Each entry below is to be transcribed exactly.

(Stored items)
--------

**config.mk**
```make
export PLATFORM = sky130hd
export DESIGN_NAME = draw_manager
export DESIGN_NICKNAME = d
export VERILOG_FILES = /design/src/rtl/frame_manager_pkg.sv /design/src/rtl/draw_manager_fb_addr_gen.sv /design/src/rtl/draw_manager.sv
export SDC_FILE = /design/constraint.sdc
export NUM_CORES = 1
export LEC_CHECK = 0
export CAP_MARGIN = 10
export CELL_PAD_IN_SITES_DETAIL_PLACEMENT = 1
export CELL_PAD_IN_SITES_GLOBAL_PLACEMENT = 2
export CORE_AREA = 2 2 109 111
export CTS_BUF_LIST = sky130_fd_sc_hd__clkbuf_8 sky130_fd_sc_hd__clkbuf_16
export CTS_CLUSTER_DIAMETER = 40
export CTS_CLUSTER_SIZE = 8
export DETAILED_ROUTE_END_ITERATION = 12
export DIE_AREA = 0 0 111 113
export GPL_TIMING_DRIVEN = 0
export HOLD_SLACK_MARGIN = 0.12
export PLACE_DENSITY = 0.92
export SKIP_LAST_GASP = 1
export SLEW_MARGIN = 0
export SYNTH_ARGS = -nofsm -noshare
export SYNTH_HDL_FRONTEND = slang
export SYNTH_SLANG_ARGS = --single-unit
```
**constraint.sdc**
```tcl
create_clock -name clk -period 6.6 [get_ports clk]
set_input_delay 0.66 -clock clk [delete_from_list [all_inputs] [get_ports clk]]
set_output_delay 0.66 -clock clk [all_outputs]
set_load 0.05 [all_outputs]
```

--------

Result for this task:
**config.mk**
```make
export PLATFORM = sky130hd
export DESIGN_NAME = draw_manager
export DESIGN_NICKNAME = d
export VERILOG_FILES = /design/src/rtl/frame_manager_pkg.sv /design/src/rtl/draw_manager_fb_addr_gen.sv /design/src/rtl/draw_manager.sv
export SDC_FILE = /design/constraint.sdc
export NUM_CORES = 1
export LEC_CHECK = 0
export CAP_MARGIN = 10
export CELL_PAD_IN_SITES_DETAIL_PLACEMENT = 1
export CELL_PAD_IN_SITES_GLOBAL_PLACEMENT = 2
export CORE_AREA = 2 2 109 111
export CTS_BUF_LIST = sky130_fd_sc_hd__clkbuf_8 sky130_fd_sc_hd__clkbuf_16
export CTS_CLUSTER_DIAMETER = 40
export CTS_CLUSTER_SIZE = 8
export DETAILED_ROUTE_END_ITERATION = 12
export DIE_AREA = 0 0 111 113
export GPL_TIMING_DRIVEN = 0
export HOLD_SLACK_MARGIN = 0.12
export PLACE_DENSITY = 0.92
export SKIP_LAST_GASP = 1
export SLEW_MARGIN = 0
export SYNTH_ARGS = -nofsm -noshare
export SYNTH_HDL_FRONTEND = slang
export SYNTH_SLANG_ARGS = --single-unit
```
**constraint.sdc**
```tcl
create_clock -name clk -period 6.6 [get_ports clk]
set_input_delay 0.66 -clock clk [delete_from_list [all_inputs] [get_ports clk]]
set_output_delay 0.66 -clock clk [all_outputs]
set_load 0.05 [all_outputs]
```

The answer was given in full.